The wavelet power spectrum, W (b, a), is shown. The amplitude of this transform was obtained from its absolute value and color-coded. A scalogram was drawn with the Y-axis representing the frequency band as 181 pixels and the X-axis representing time. One pixel on the X-axis was 50 μs.
$${WT}_{A}=\frac{{WT}_{S}}{{N}_{X} \times {N}_{Y}(f)}$$
WTA: Wavelet transform coefficient per pixel in each frequency band.
WTS: Summation of wavelet transform coefficient in each frequency band.

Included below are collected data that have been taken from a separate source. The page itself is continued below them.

From an optimization exercise on the open Yosys and OpenROAD flow, aimed at small area and a short achievable clock period; shortcuts taken in it are not production practice.
The RTL was checked by simulation tests, not by an equivalence proof against the original design.

// fano_decoder
module fano_decoder#(
    parameter MAX_SH_W           = 256    
)(
    input                         clk,
    input                         reset_n,
    input                         i_vld,
    input [1                  :0] i_data,              
    input                         i_diff_en,
    input [7                  :0] i_delta_T,
    input [15                 :0] i_forward_step,
    output                        o_vld,
    output                        o_dec_sym
);
localparam        PMAX   = MAX_SH_W - 36;    
localparam [35:0] PMASK  = 36'hD354E3267;
localparam        AW     = PMAX + 2;         
localparam        SW     = PMAX + 1;         
localparam        NW     = 36;               
reg        nlocal_rst;
reg        in_vld;
reg        sh_en;          
reg [1:0]  in_data;
reg        diff_en;
reg [7:0]  dT;
reg [15:0] fstep;
always @(posedge clk) begin
    nlocal_rst <= reset_n;
    in_data    <= i_data;
    in_vld     <= reset_n & i_vld;
    sh_en      <= i_vld;
    diff_en    <= i_diff_en;
    dT         <= i_delta_T;
    fstep      <= i_forward_step;
end
reg                st_init, st_idle, st_mc, st_fm, st_bm;    
reg [3:0]          ph;           
reg                norm_en;
reg [7:0]          pointer;
reg [7:0]          ridx;         
reg [7:0]          nrx;          
reg [8:0]          fcnt;
reg [SW-1:0]       sh_d, sh_p;
reg [MAX_SH_W-1:0] decode_sh;
reg [AW-1:0]       A;
reg [NW-1:0]       W;            
reg signed [15:0]  T, Mp, Mc;
reg signed [15:0]  thr;          
reg                tup;          
reg                mp_ge;        
reg        diff0, diffm;         
reg        par;                  
reg        rdd, rdp;             
reg        rda;                  
  ...
For scale: about 5300 cells after synthesis, roughly 1200 flip-flops, about 0.056 mm2 of cells after synthesis.
Settings: LEC_CHECK=0, CAP_MARGIN=20, CORE_MARGIN=2, CORE_UTILIZATION=55, CTS_CLUSTER_DIAMETER=100, CTS_CLUSTER_SIZE=20, PLACE_DENSITY=0.7, SLEW_MARGIN=20; clock period 11.0 ns.
standard.sh (not shown) runs the stock make flow with config.mk's settings and CLKGATE_MAP_FILE= SYNTH_SCRIPT=/design/flow/synth_recipe.tcl, a recipe that flattens the netlist after the stock synthesis.
==> flow/flow/run.sh <==
#!/bin/bash
set -euo pipefail
bash standard.sh SETUP_SLACK_MARGIN=7.7 finish > standard_flow.log 2>&1
The first run went through all stages and came out clean.
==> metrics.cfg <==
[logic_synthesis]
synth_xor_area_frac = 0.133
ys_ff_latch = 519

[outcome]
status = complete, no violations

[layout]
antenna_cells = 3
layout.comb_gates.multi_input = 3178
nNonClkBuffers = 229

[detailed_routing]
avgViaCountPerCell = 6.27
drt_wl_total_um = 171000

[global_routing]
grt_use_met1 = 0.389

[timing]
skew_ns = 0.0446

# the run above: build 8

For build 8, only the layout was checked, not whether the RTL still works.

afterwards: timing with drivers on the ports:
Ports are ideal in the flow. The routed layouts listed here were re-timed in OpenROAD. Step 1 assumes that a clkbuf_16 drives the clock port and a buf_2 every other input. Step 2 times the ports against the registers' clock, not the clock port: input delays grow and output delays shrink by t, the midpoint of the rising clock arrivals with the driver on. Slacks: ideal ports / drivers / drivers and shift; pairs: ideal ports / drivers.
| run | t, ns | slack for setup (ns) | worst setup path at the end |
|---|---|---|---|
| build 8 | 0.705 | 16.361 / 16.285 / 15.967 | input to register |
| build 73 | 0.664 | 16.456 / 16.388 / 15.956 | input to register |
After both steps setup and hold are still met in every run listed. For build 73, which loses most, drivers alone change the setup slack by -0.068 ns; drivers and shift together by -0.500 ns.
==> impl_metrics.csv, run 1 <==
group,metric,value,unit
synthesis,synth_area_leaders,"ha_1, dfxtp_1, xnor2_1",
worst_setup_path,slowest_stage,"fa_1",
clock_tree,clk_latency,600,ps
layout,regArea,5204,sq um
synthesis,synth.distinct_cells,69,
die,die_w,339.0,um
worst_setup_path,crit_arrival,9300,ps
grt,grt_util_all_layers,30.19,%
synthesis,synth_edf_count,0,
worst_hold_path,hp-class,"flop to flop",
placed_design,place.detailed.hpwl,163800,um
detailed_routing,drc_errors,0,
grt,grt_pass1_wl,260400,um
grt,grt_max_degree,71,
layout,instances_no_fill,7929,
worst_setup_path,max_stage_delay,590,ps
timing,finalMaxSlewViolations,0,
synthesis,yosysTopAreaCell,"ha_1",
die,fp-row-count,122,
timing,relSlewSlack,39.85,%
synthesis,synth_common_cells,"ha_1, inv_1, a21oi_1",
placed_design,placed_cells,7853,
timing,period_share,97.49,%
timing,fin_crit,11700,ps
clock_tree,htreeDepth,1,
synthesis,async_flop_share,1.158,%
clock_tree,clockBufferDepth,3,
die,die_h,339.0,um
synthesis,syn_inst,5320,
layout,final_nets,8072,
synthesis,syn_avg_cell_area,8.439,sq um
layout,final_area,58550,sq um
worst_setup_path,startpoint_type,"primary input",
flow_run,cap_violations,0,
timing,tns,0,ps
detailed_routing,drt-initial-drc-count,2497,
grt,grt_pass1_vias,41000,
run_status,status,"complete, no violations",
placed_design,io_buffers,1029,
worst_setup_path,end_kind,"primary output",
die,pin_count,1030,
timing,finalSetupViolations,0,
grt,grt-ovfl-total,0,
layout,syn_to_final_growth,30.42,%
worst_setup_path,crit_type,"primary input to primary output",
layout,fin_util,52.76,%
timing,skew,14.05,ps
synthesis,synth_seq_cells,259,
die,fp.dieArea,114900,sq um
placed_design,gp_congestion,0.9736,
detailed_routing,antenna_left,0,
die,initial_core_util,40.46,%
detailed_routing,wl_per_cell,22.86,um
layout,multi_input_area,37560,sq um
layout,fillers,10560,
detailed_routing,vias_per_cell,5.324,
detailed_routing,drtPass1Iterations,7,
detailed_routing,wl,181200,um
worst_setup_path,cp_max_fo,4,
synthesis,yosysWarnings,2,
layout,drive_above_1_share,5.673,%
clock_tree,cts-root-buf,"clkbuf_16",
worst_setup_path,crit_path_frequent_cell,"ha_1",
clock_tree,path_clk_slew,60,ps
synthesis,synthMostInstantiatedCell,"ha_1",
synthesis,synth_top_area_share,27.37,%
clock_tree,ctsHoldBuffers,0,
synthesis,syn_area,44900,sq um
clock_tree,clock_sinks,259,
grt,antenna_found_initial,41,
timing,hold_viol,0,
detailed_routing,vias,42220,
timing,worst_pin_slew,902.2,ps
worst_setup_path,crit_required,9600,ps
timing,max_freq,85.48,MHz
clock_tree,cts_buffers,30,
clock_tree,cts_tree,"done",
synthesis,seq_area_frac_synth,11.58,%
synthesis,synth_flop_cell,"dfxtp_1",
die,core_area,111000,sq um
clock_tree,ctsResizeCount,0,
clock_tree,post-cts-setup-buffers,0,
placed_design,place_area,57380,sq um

NX: Number of pixels on X-axis.
NY(f): Number of pixels on Y-axis, f is the frequency band.
CMOS–MEA measurements
For the Maxone system, neurons cultured on SCAD devices were transferred to CMOS–MEA plates and incubated for 15 min at 37 °C with 5% CO2 just before measurement. A whole-sample active scan followed by a local active recording were performed for each sample based on the manufacturer’s protocol. Briefly, about 1,020 electrodes that recorded relative high spike amplitude were selected during a whole-sample active scan divided into several blocks. Then, spontaneous firing activities were recorded on these selected electrodes, and the spike amplitude data were outputted for MATLAB analysis. To calculate the velocity of the synaptic propagation between single firing neurons, the location of firing neurons was determined from the magnitude of the spike amplitude, and a raster plot was generated for the identified neurons to detect the propagation delay between neurons. The network propagation velocity was calculated from the distance between neurons, and the delay before the first spike appeared in the NB of each neuron (Fig. 6A). To calculate axon conduction velocity for peripheral neurons, the pathway map of the axon conduction and the axon traces were identified based on the magnitude of the spike amplitude. Briefly, cell bodies of firing neuron were identified based on the magnitude of the spike amplitude after a local active recording, as described above. Then, the average waveform of every electrode during a very short period before and after the firing time point of one certain identified neuron (i.e., 1.5 ms before the firing time point of cell body and 2.5 ms after that, totally 4 ms), was calculated. And electrodes with relatively similar waveform pattern were manually picked up as the signal pathway of axonal conduction. This progress would be repeated for every identified cell body, to find its pertinent axonal pathway. Finally, the axonal conduction velocity was calculated using a linear fit of the interelectrode distance versus the spike-time latency (Fig. 6B).
Statistics
One-way ANOVA followed by Dunnett’s test was used to determine the significance of the differences between 2D cultured neurons and neurons cultured on SCAD devices (Fig. 2B), and the differences between each drug concentration and the vehicle (Figs. 3B, 4A, 5C). The differences between between low-frequency components before TBS and after TBS (Fig. 4B) were analyzed using two-tailed paired Student’s t-test.